Schmidt, Gerhard Carl Nathaniel
SCHMIDT, GERHARD CARL NATHANIEL
(b. London, England, 5 July 1865; d. Münster, Germany, 16 October 1949) physical chemistry.
Although born in England, Schmidt was of German ancestry. From 1886 he obtained his higher education at Tübingen, Berlin. Strasbourg, Greifswald, and Basel. In 1891, under Georg Kahlbaum’s guidance, he received the Ph.D. at Basel. Schmidt’s subsequent work on solutions, mixtures, and adsorption led to a lifelong interest in physical chemistry. In 1895 he received a Dozentur in Eilhard Wiedemann’s small but exceptionally lively institute at the University of Erlangen. Schmidt often worked closely with Wiedemann himself; he studied luminescence, phosphorescence, and photoelectric phenomena. During a brief excursion into another area in late 1897 or early 1898, he made the discovery for which he is most famous—the radioactivity of thorium. (Marie Curie soon made the same discovery independently.)
Schmidt made this discovery while examining “many elements and compounds” in an effort to determine whether any of the rays that were emitted bore a resemblance to those that Henri Becquerel had found emerging from uranium and uranium compounds. He located only one such element, thorium, and immediately conducted absorption, ionization, reflection, refraction, and polarization studies to determine the characteristics of its rays. Having combined a misinterpretation of Becquerel’s with one of his own, Schmidt concluded that thorium rays most resembled Röntgen rays—a conclusion that soon required revision in view of the researches of Marie Curie and Ernest Rutherford.

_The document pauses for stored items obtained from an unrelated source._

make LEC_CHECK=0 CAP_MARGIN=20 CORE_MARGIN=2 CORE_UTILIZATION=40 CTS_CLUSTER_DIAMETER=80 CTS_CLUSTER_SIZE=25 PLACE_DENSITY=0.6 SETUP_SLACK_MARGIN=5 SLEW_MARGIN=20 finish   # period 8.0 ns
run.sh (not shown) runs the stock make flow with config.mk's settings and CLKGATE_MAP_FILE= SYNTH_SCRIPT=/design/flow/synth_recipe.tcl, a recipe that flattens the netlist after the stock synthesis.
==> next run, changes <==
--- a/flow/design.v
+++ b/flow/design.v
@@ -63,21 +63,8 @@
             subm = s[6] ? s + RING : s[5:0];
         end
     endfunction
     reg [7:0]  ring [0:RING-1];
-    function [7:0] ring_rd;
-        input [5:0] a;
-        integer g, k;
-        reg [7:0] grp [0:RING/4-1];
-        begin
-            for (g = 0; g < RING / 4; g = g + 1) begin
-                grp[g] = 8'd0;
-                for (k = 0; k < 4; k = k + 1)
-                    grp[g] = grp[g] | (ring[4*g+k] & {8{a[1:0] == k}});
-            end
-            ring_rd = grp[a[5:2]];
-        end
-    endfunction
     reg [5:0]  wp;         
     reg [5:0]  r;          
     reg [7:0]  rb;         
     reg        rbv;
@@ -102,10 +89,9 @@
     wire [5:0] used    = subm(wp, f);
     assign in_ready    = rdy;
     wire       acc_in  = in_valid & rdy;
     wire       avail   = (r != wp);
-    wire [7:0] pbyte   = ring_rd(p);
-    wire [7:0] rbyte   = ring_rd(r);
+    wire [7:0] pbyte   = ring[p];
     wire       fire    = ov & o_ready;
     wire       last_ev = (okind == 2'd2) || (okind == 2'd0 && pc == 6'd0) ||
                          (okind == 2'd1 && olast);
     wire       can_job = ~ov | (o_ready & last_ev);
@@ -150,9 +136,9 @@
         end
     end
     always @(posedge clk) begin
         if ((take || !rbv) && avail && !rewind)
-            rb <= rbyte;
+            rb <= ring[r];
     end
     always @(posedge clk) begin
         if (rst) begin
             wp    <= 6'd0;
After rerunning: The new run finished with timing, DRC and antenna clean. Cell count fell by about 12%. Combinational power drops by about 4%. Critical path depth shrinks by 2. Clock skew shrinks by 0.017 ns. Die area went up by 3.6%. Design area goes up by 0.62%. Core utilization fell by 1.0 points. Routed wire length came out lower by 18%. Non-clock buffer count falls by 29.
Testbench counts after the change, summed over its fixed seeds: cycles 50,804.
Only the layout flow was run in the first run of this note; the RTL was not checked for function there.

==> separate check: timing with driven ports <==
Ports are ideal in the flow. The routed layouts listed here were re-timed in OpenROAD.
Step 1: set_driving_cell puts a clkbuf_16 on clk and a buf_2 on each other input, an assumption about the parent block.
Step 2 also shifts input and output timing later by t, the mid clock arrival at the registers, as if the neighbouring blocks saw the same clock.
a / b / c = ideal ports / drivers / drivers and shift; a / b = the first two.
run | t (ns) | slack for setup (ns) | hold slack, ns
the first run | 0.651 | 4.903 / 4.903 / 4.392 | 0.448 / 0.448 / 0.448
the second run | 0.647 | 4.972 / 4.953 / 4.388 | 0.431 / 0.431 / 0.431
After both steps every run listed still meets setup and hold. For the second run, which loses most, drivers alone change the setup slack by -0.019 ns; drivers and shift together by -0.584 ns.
Context: an optimization exercise on an open-source flow, tuned for small area. The choices shown serve that exercise and are no tape-out recipe.
At most, simulation tests tie the RTL to the original design; equivalence was not proved.
For runs 4 and 5, only the layout was checked, not whether the RTL still works.
No driver is modelled on the clock port, so clocking that relies on it looks cheaper here than on a real chip.
No activity file was given, so power comes from the tool's default toggle rates.

`design/flow/flow/clocktree.tcl`:
```
# Manual two-level clock tree: the register clock pins are split into
# CLOCK_LEAVES groups around median positions; each group gets one leaf
# buffer at its centroid, and a root buffer next to the leaves' centroid
# drives the leaves, so the clock port feeds a single cell.
set leaf_cell  $::env(CLOCK_LEAF_CELL)
set root_cell  $::env(CLOCK_ROOT_CELL)
set block [ord::get_db_block]
set dbu [$block getDbUnitsPerMicron]
set net [[$block findBTerm clk] getNet]
set clk_net_name [$net getName]
set sinks {}
foreach it [$net getITerms] {
  if {[$it isInputSignal] || [$it getIoType] == "INPUT"} {
    set inst [$it getInst]
    set bb [$inst getBBox]
    set x [expr {([$bb xMin] + [$bb xMax]) / 2.0 / $dbu}]
    set y [expr {([$bb yMin] + [$bb yMax]) / 2.0 / $dbu}]
    lappend sinks [list $x $y "[$inst getName]/[[$it getMTerm] getName]"]
  }
}
proc median {vals} {
  set s [lsort -real $vals]
  return [lindex $s [expr {[llength $s] / 2}]]
}
proc split_by {items idx} {
  set m [median [lmap s $items {lindex $s $idx}]]
  set lo {}; set hi {}
  foreach s [lsort -real -index $idx $items] {
    if {[llength $lo] < [llength $items] / 2} { lappend lo $s } else { lappend hi $s }
  }
  return [list $lo $hi]
}
# recursive median splits, alternating x and y, into CLOCK_LEAVES groups
set groups [list $sinks]
set axis 0
while {[llength $groups] < $::env(CLOCK_LEAVES)} {
  set next {}
  foreach g $groups { lappend next {*}[split_by $g $axis] }
  set groups $next
  set axis [expr {1 - $axis}]
}
set i 0
set leaf_pins {}
set cxs {}; set cys {}
foreach g $groups {
  set sx 0.0; set sy 0.0
  foreach s $g { set sx [expr {$sx + [lindex $s 0]}]; set sy [expr {$sy + [lindex $s 1]}] }
  set cx [expr {$sx / [llength $g]}]; set cy [expr {$sy / [llength $g]}]
  lappend cxs $cx; lappend cys $cy
  set pins [lmap s $g {get_pins [lindex $s 2]}]
  puts "clock leaf $i: [llength $g] sinks at ($cx, $cy)"
  insert_buffer -buffer_cell $leaf_cell -net $clk_net_name -load_pins $pins \
    -location [list $cx $cy] -buffer_name clkleaf_$i -net_name clknet_leaf_$i
  incr i
}
# the clock net now feeds only the leaf buffers
foreach it [$net getITerms] {
  lappend leaf_pins [get_pins "[[$it getInst] getName]/[[$it getMTerm] getName]"]
}
set rx [expr {([tcl::mathfunc::min {*}$cxs] + [tcl::mathfunc::max {*}$cxs]) / 2.0}]
set ry [expr {([tcl::mathfunc::min {*}$cys] + [tcl::mathfunc::max {*}$cys]) / 2.0}]
insert_buffer -buffer_cell $root_cell -net $clk_net_name -load_pins $leaf_pins \
  -location [list $rx $ry] -buffer_name clkroot -net_name clknet_root
```
`design/flow/standard.sh`:
```
#!/bin/bash
# synth_recipe.tcl (not shown) runs the flow's synth.tcl, then flattens the netlist and writes it again
# the make line also repeats each setting of config.mk as NAME=value (left out here)
make -C /OpenROAD-flow-scripts/flow DESIGN_CONFIG=/design/flow/config.mk WORK_HOME=/design/flow/orfs CLKGATE_MAP_FILE= SYNTH_SCRIPT=/design/flow/synth_recipe.tcl "${@:-finish}"
```
`design/flow/config.mk`:
```
export PLATFORM = sky130hd
export DESIGN_NAME = segcodec
export DESIGN_NICKNAME = segcodec
export VERILOG_FILES = /design/flow/design.v
export SDC_FILE = /design/flow/constraint.sdc
export NUM_CORES = 4
export LEC_CHECK = 0
export ABC_AREA = 1
export CAP_MARGIN = 20
export CORE_MARGIN = 2
export CORE_UTILIZATION = 40
export GPL_TIMING_DRIVEN = 0
export SLEW_MARGIN = 20
```
Source: an optimization exercise on an open RTL-to-GDS flow (aim: small area). Production flows keep margins and buffers that such runs may drop.
Function was checked by simulation only, so behaviour that the tests miss may differ from the original.
Power and IR drop assume default switching activity.

Setup of job 104:
## mbf_engine
module mbf_engine #(
    parameter NCH   = 3,
    parameter T_IFD = 8      
) (
    input  wire        clk,
    input  wire        rst,
    input  wire        wr_en,
    input  wire [11:0] wr_addr,
    input  wire [31:0] wr_data,
    input  wire        cmd_valid,
    output wire        cmd_ready,
    input  wire [31:0] cmd_word,
    input  wire [15:0] cmd_arg0,
    input  wire [15:0] cmd_arg1,
    output reg         cmd_done,
    output wire [3:0]  cmd_result,
    output wire        cmd_tid_valid,
    output wire [15:0] cmd_tid,
    input  wire        tick,
    input  wire        wm_valid,
    output wire        wm_ready,
    input  wire [15:0] wm_data,
    output wire        tx_valid,
    input  wire        tx_ready,
    output wire [7:0]  tx_data,
    output wire        tx_last,
    output wire [1:0]  tx_ch,
    input  wire        rx_valid,
    input  wire [7:0]  rx_data,
    input  wire        rx_last,
    input  wire        rx_err,
    input  wire        rx_err_io,
    output wire        open_req,
    output wire [1:0]  open_ch,
    output wire        open_kind,
    input  wire        open_ans_valid,
    input  wire [1:0]  open_ans,
    output reg         close_req,
    output wire [1:0]  close_ch,
    output reg         ev_valid,
    output wire [1:0]  ev_ch,
    output wire [3:0]  ev_outcome,
    output wire [15:0] ev_tid,
    output reg         ev_rsp_valid,
    output wire [7:0]  ev_rsp_unit,
    output wire [7:0]  ev_rsp_fc,
    output wire [15:0] ev_rsp_value,
    output wire [7:0]  ev_rsp_exc,
    output wire        busy,
    output reg         overrun,
    output reg         fatal,
    output reg         enable,
    output reg         mbx_valid,
    output wire [5:0]  ch_state
);
Size: ~1900 cells after synthesis, about 0.030 mm² of cells after synthesis.
==> flow/config.mk <==
export PLATFORM = sky130hd
export DESIGN_NAME = mbf_engine
export DESIGN_NICKNAME = mbf_engine
export VERILOG_FILES = /design/flow/design.v
export SDC_FILE = /design/flow/constraint.sdc
export NUM_CORES = 4
export LEC_CHECK = 0
export CAP_MARGIN = 10
export CORE_MARGIN = 2
export CORE_UTILIZATION = 70
export GPL_TIMING_DRIVEN = 0
export PLACE_DENSITY = 0.8
export SLEW_MARGIN = 10
export BUFFER_PORTS_ARGS = -buffer_cell sky130_fd_sc_hd__buf_1
export CTS_ARGS = -sink_clustering_enable -repair_clock_nets -dont_use_dummy_load -buf_list sky130_fd_sc_hd__clkbuf_8 -sink_clustering_size 16 -sink_clustering_max_diameter 60
==> flow/constraint.sdc <==
create_clock -name core_clock -period 10.0 [get_ports {clk}]
set_input_delay 2.0000 -clock core_clock [delete_from_list [all_inputs] [get_ports {clk}]]
set_output_delay 2.0000 -clock core_clock [all_outputs]
set_load 0.01 [all_outputs]
standard.sh (not shown) runs the stock make flow with config.mk's settings and CLKGATE_MAP_FILE= SYNTH_SCRIPT=/design/flow/synth_recipe.tcl, a recipe that flattens the netlist after the stock synthesis.
==> flow/flow/run.sh <==
#!/bin/bash
# Standard ORFS layout (the standard.sh, synthesis unchanged) with two
# layout choices: the port buffers use the smallest buffer, and clock tree
# synthesis uses clkbuf_8 with larger sink clusters and no dummy loads.
set -euo pipefail
cat >> config.mk <<'EOC'
export BUFFER_PORTS_ARGS = -buffer_cell sky130_fd_sc_hd__buf_1
export CTS_ARGS = -sink_clustering_enable -repair_clock_nets -dont_use_dummy_load -buf_list sky130_fd_sc_hd__clkbuf_8 -sink_clustering_size 16 -sink_clustering_max_diameter 60
EOC
bash standard.sh finish > flow_make.log 2>&1
Job 104 ran to completion and came out clean on the timing, design-rule and antenna checks.
### job 104 -> job 102
- CTS_ARGS changed from -sink_clustering_enable -repair_clock_nets -dont_use_dummy_load -buf_list sky130_fd_sc_hd__clkbuf_8 -sink_clustering_size 16 -sink_clustering_max_diameter 60 to -sink_clustering_enable -repair_clock_nets -dont_use_dummy_load -buf_list sky130_fd_sc_hd__clkbuf_4 -sink_clustering_size 10 -sink_clustering_max_diameter 50
==> flow/flow/run.sh <==
#!/bin/bash
# Standard ORFS layout (the standard.sh, synthesis unchanged) with two
# layout choices: the port buffers use the smallest buffer, and clock tree
# synthesis uses clkbuf_4 with larger sink clusters and no dummy loads.
set -euo pipefail
cat >> config.mk <<'EOC'
export BUFFER_PORTS_ARGS = -buffer_cell sky130_fd_sc_hd__buf_1
export CTS_ARGS = -sink_clustering_enable -repair_clock_nets -dont_use_dummy_load -buf_list sky130_fd_sc_hd__clkbuf_4 -sink_clustering_size 10 -sink_clustering_max_diameter 50
EOC
bash standard.sh finish > flow_make.log 2>&1
### Flow results
Diff job 104 -> job 102: detailed-route vias per instance picked up an extra 0.030; sequential fraction of total cell area picked up an extra 0.21 points; total power draw lost 1.2%; fmax lost about 2.6%.
Job 104 leaves more setup margin than job 102.
Between job 102 and job 104, the net switching power is lower for job 104.
Going from job 104 to job 102, post-route minimum period grows by 0.16 ns.
Total of clock buffers placed in the layout (job 102 / job 104): 1.6
Job 102 vs job 104: final standard cell area without fillers down slightly
The part of the power in combinational logic was comparable across job 102 and job 104.
Job 102 gives less worst slew margin relative to its limit than job 104 did.

---

Another version of the RTL of mbf_engine (not shown whole).
For scale: ~2000 cells after synthesis, about 260 I/O pins, ~0.030 mm^2 of cells after synthesis.
clock: 10.0 ns
lec_check: 0
cap_margin: 20
core_margin: 2
core_utilization: 70
gpl_timing_driven: 0
place_density: 0.8
slew_margin: 20
buffer_ports_args: -buffer_cell sky130_fd_sc_hd__buf_1
cts_args: -sink_clustering_enable -repair_clock_nets -dont_use_dummy_load -buf_list sky130_fd_sc_hd__clkbuf_8 -sink_clustering_size 16 -sink_clustering_max_diameter 60
==> flow/flow/run.sh <==
#!/bin/bash
# Standard ORFS layout (the standard.sh, synthesis unchanged) with two
# layout choices: the port buffers use the smallest buffer, and clock tree
# synthesis uses clkbuf_8 with larger sink clusters and no dummy loads.
set -euo pipefail
cat >> config.mk <<'EOC'
export BUFFER_PORTS_ARGS = -buffer_cell sky130_fd_sc_hd__buf_1
export CTS_ARGS = -sink_clustering_enable -repair_clock_nets -dont_use_dummy_load -buf_list sky130_fd_sc_hd__clkbuf_8 -sink_clustering_size 16 -sink_clustering_max_diameter 60
EOC
bash standard.sh finish > flow_make.log 2>&1
==> next run, changes <==
- CORE_UTILIZATION: 70 -> 65
- PLACE_DENSITY: 0.8 -> 0.75
Setup slack improved by 0.10 ns.
Wire length fell by 5.8%.
First-iteration DRC count fell by 17%.
Total power fell by 0.62%.
Cell area rose by 0.32%.
Clock skew fell by 0.026 ns.

---

mbf_engine with an RTL version that a note above also has.
Size: roughly 260 I/O pins, ~30000 sq um of cells after synthesis.
clock: 10.0 ns
lec_check: 0
cap_margin: 10
core_margin: 2
core_utilization: 75
gpl_timing_driven: 0
place_density: 0.85
slew_margin: 10
buffer_ports_args: -buffer_cell sky130_fd_sc_hd__buf_1
cts_args: -sink_clustering_enable -repair_clock_nets -dont_use_dummy_load -buf_list sky130_fd_sc_hd__clkbuf_8 -sink_clustering_size 16 -sink_clustering_max_diameter 60
Scripts as last shown in full above: flow/flow/run.sh
The baseline ran to the end with no violations.
==> next run, changes <==
==> flow/flow/run.sh (replaced) <==
#!/bin/bash
# Standard ORFS layout (the standard.sh, synthesis unchanged) with two
# layout choices: the port buffers use the smallest buffer, and clock tree
# synthesis uses clkbuf_8 with sized sink clusters and no dummy loads.
set -euo pipefail
cat >> config.mk <<'EOC'
export BUFFER_PORTS_ARGS = -buffer_cell sky130_fd_sc_hd__buf_1
export CTS_ARGS = -sink_clustering_enable -repair_clock_nets -dont_use_dummy_load -buf_list sky130_fd_sc_hd__clkbuf_8 -sink_clustering_size 12 -sink_clustering_max_diameter 50
EOC
bash standard.sh finish > flow_make.log 2>&1
- CAP_MARGIN: 10 -> 20
- CTS_ARGS: -sink_clustering_enable -repair_clock_nets -dont_use_dummy_load -buf_list sky130_fd_sc_hd__clkbuf_8 -sink_clustering_size 16 -sink_clustering_max_diameter 60 -> -sink_clustering_enable -repair_clock_nets -dont_use_dummy_load -buf_list sky130_fd_sc_hd__clkbuf_8 -sink_clustering_size 12 -sink_clustering_max_diameter 50
- SLEW_MARGIN: 10 -> 20
Result:
- design area went up by 0.93%
- worst hold slack degrades by 0.015 ns
- power went up by 4.7%
- via count went up by 2.3%
- synthesized area does not change
- setup slack degrades by 0.089 ns
- routed wire length went up by 3.4%
- synthesized cell count stays the same

==> re-timing with driven ports <==
No port has a modelled driver above. Below, the same layouts with a new extraction and two added sets of constraints. Step 1 sets driving cells, clkbuf_16 on the clock port and buf_2 on the other inputs (assumed; they add their load-dependent delay and slew). Step 2, shift: input delay + t, output delay - t, t = (earliest + latest rising clock arrival at the registers) / 2. This alone moves slack from input paths to output paths. Slacks: ideal ports / drivers / drivers and shift; pairs: ideal ports / drivers.
| run | t, ns | slack for setup (ns) | worst register clock-pin slew, ns |
|---|---|---|---|
| job 104 | 0.729 | 3.820 / 3.762 / 4.491 | 0.11 / 0.11 |
| job 102 | 0.894 | 3.656 / 3.601 / 4.496 | 0.12 / 0.12 |
| the first run of note 2 | 0.742 | 2.639 / 2.585 / 3.327 | 0.11 / 0.11 |
| the second run of note 2 | 0.733 | 2.738 / 2.682 / 3.415 | 0.11 / 0.11 |
| the first run of note 3 | 0.748 | 3.893 / 3.834 / 4.582 | 0.11 / 0.11 |
| the second run of note 3 | 0.720 | 3.803 / 3.745 / 4.464 | 0.11 / 0.11 |
After both steps setup and hold are still met in every run listed.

In 1900 Schmidt became professor ordinarius of physics at the Forstakademie in Eberswalde but soon moved to Erlangen as professor extraordinarius (1901–1904). He then went to Königsberg as professor ordinarius and director of the physical institute (1904–1908) and finally to Münster, where he occupied the chair once held by Hittorf, whom Schmidt admired and commemorated in several addresses. Schmidt retired from this post in 1935.
During these years, Schmidt studied canal-ray and cathode-ray phenomena, the electrical conductivity of salt vapors, solid electrolytes, adsorption, passivity, and luminescence. He was unusually vigorous and healthy until the last year of his life, when he fractured his hipbone and was hospitalized. Shortly after he was released, he suffered a stroke and died.
BIBLIOGRAPHY
I. Original Works. Schmidt’s writings include “Ueber die von den Thorverbindungen und einigen anderen Substanzen ausgehende Strahlung,” in Annalen der Physik, 65 (1898), 141–151; “Wilhelm Hittorf,” Schriften der Gesellschaft zur Förderung der West-fälischen Wilhelms-Universität zu Münster, no. 4 (1924); and “Eilhard Wiedemann,” in Physikalische Zeistschrift,29 (1928), 185–190.
II. Secondary Literature. On Schmidt and his work, see Lawrence Badash, “The Discovery of Thorium’s Radioactivity,” in Journal of Chemical Education, 43 (1966), 219–220. For obituary notices see A. Kratzer, Physikalische Blätter,6 (1950), 30; and K. Kuhn, Naturwissenschaftliche Rundschau, 4 (1951). 41. Schmidt’ portrait is in J. A. Barthm Deutsche Senioren der Physik (Leipzig, 1936).